:: DATASET RECORDS

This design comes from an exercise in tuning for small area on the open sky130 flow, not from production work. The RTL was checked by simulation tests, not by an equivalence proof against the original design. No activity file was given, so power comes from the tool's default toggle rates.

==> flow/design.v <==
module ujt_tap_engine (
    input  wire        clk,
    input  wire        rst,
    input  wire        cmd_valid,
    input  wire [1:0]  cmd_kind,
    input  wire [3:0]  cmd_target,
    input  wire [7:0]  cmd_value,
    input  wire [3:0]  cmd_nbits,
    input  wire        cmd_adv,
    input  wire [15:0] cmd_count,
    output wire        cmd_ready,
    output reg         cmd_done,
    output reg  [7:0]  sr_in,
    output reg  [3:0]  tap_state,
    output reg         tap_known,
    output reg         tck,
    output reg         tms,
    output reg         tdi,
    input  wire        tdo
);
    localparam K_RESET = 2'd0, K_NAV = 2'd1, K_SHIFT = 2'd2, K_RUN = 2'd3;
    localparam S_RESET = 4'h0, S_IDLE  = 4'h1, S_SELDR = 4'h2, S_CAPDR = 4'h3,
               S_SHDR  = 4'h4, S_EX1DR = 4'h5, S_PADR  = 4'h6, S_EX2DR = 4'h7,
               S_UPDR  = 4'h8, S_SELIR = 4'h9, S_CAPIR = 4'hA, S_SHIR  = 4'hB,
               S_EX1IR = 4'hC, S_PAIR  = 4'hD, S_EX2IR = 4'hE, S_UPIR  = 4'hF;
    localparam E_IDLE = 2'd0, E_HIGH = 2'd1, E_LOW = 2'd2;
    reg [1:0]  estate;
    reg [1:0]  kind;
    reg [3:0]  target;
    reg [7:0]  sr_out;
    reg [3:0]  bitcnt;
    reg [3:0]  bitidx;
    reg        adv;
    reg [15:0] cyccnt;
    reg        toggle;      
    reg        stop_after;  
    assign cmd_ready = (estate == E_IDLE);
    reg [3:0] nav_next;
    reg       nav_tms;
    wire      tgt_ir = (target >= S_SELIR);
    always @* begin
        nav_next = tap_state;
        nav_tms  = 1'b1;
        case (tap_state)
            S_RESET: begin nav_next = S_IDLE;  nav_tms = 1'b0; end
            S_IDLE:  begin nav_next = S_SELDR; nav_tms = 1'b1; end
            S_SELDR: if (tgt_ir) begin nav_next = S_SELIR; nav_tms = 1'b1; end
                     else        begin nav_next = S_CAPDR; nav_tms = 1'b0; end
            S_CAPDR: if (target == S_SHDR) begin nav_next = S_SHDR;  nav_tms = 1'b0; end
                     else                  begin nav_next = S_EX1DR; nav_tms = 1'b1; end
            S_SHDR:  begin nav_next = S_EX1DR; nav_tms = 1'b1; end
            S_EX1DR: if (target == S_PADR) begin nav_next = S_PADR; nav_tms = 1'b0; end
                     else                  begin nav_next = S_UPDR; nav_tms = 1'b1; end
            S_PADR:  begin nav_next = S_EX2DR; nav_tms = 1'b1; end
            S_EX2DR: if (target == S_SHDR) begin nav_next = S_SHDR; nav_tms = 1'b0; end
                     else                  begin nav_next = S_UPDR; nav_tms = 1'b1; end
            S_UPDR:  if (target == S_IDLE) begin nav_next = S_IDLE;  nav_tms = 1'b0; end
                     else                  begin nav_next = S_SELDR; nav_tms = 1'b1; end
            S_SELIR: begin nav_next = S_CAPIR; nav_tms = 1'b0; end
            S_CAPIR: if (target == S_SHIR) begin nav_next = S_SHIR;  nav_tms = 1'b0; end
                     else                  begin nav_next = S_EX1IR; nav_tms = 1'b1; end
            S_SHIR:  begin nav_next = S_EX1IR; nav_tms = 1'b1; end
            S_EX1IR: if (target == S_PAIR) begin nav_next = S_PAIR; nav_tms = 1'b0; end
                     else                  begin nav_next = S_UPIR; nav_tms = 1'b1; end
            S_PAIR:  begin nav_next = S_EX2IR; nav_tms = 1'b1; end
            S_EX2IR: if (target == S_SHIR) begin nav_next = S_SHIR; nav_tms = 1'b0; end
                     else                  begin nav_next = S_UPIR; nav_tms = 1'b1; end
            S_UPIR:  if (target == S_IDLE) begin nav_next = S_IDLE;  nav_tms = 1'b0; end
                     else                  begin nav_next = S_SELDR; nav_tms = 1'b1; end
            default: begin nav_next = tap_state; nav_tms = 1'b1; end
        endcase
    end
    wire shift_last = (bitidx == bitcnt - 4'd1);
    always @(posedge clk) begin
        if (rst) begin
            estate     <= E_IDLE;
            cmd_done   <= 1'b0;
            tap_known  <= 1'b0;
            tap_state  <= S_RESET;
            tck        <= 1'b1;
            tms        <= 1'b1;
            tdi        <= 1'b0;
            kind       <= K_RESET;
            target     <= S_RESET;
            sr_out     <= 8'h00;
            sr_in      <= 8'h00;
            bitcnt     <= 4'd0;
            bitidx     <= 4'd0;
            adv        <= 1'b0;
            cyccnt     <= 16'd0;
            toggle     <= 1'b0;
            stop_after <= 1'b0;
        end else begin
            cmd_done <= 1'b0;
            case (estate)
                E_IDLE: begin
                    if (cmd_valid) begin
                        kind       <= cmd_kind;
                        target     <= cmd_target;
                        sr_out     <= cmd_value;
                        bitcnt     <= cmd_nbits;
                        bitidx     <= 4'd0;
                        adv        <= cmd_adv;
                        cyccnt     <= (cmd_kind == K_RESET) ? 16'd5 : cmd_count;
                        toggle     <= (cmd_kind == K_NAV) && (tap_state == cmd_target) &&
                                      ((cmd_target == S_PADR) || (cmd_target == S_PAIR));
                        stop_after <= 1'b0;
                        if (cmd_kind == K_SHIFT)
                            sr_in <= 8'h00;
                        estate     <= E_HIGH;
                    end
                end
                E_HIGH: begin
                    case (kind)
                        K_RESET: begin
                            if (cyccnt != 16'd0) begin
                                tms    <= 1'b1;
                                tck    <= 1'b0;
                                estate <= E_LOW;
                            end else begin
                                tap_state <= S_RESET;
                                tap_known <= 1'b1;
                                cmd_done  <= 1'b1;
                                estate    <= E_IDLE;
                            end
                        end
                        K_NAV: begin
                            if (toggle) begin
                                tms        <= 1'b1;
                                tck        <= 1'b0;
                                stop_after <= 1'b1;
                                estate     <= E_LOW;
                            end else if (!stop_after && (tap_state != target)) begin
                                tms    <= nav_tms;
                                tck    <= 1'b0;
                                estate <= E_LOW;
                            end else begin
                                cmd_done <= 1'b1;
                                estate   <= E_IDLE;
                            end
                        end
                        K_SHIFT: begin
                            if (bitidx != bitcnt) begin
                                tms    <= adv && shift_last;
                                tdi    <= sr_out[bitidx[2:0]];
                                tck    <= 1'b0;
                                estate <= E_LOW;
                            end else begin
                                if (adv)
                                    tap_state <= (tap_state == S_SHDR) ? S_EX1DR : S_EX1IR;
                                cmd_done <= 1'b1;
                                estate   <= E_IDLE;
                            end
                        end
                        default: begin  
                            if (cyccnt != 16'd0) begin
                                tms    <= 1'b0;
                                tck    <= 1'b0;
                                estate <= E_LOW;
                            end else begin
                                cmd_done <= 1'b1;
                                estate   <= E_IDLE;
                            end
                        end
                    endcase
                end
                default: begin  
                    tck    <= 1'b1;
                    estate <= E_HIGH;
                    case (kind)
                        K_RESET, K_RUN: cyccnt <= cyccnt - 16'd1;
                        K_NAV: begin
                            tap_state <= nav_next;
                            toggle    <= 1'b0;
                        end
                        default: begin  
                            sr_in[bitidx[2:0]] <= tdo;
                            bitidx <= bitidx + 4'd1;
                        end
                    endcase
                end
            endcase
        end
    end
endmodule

::::
:: DATASET RECORDS

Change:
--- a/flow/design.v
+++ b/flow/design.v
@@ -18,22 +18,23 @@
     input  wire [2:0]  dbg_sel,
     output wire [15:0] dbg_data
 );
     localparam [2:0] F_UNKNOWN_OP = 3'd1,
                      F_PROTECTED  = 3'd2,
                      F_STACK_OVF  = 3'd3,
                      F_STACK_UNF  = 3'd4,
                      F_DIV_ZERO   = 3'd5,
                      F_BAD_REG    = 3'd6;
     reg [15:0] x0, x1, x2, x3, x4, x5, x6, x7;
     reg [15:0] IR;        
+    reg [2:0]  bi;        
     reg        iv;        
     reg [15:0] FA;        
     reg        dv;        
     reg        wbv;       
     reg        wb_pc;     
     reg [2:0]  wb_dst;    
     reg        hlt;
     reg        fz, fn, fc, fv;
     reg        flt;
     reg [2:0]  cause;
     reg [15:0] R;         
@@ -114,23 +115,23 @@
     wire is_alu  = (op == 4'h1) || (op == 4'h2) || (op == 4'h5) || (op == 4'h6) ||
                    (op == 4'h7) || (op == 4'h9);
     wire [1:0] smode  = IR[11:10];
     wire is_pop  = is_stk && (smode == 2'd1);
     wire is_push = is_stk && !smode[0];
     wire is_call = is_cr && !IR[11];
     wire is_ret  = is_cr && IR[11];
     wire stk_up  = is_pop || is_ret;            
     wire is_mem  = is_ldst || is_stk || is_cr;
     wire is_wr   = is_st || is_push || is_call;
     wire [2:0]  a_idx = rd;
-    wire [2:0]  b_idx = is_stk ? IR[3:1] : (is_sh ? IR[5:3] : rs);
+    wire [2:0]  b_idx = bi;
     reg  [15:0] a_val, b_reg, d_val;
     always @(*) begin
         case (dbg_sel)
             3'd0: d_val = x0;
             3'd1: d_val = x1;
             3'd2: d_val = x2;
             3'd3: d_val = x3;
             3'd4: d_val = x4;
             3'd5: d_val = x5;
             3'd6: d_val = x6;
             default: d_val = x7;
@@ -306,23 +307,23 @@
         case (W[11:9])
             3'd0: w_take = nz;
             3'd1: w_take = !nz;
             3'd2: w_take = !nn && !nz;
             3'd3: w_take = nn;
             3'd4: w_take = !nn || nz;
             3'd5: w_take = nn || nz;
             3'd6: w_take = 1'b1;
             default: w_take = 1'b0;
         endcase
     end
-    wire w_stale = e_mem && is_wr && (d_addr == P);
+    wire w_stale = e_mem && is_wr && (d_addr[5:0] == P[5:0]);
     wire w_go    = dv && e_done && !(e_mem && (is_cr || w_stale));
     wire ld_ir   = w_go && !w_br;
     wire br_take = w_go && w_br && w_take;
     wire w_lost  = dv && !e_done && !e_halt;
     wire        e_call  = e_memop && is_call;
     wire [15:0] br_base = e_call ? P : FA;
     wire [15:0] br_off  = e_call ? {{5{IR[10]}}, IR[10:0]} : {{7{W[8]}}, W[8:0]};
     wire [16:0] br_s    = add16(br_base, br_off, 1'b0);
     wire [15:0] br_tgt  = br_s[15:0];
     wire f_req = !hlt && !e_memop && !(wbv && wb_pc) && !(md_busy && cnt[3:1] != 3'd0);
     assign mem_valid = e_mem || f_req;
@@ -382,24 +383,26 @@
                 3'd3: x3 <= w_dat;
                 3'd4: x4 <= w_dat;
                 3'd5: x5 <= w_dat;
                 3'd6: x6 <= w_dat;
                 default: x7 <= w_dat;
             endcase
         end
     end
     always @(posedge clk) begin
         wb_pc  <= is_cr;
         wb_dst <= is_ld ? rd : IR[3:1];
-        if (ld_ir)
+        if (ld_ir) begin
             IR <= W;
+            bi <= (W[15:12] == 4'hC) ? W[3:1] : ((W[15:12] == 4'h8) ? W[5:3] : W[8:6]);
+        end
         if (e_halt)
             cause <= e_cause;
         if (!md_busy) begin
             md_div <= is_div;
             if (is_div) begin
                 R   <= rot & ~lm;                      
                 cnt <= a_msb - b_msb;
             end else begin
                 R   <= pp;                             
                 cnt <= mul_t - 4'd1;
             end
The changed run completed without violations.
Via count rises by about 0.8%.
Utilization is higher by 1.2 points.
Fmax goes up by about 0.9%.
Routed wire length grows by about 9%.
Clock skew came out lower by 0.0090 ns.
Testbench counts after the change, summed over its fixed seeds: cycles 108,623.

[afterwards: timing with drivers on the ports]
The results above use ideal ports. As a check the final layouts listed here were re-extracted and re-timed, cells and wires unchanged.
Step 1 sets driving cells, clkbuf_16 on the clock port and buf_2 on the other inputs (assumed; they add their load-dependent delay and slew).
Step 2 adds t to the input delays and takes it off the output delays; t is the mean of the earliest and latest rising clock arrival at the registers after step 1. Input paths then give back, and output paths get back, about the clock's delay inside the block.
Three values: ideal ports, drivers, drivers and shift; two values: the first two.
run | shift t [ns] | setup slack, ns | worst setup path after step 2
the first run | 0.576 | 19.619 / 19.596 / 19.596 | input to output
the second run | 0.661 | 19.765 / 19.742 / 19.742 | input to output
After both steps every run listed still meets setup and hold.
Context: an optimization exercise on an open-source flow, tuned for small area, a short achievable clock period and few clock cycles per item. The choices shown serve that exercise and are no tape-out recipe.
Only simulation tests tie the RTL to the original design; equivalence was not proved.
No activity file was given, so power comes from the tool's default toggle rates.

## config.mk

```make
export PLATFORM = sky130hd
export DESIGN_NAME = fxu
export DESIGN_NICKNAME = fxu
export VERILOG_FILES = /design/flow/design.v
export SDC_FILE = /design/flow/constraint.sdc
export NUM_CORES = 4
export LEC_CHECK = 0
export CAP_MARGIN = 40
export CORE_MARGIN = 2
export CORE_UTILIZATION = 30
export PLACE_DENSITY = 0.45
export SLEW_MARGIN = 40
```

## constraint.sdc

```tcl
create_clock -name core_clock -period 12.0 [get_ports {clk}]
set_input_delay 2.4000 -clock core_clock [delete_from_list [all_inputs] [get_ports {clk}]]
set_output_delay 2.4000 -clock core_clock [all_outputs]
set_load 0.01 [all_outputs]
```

::::

### REQUIREMENT
Each line of the material above that contains the word "first" counts once; report the total and nothing else.

### EXERCISE ANSWER
2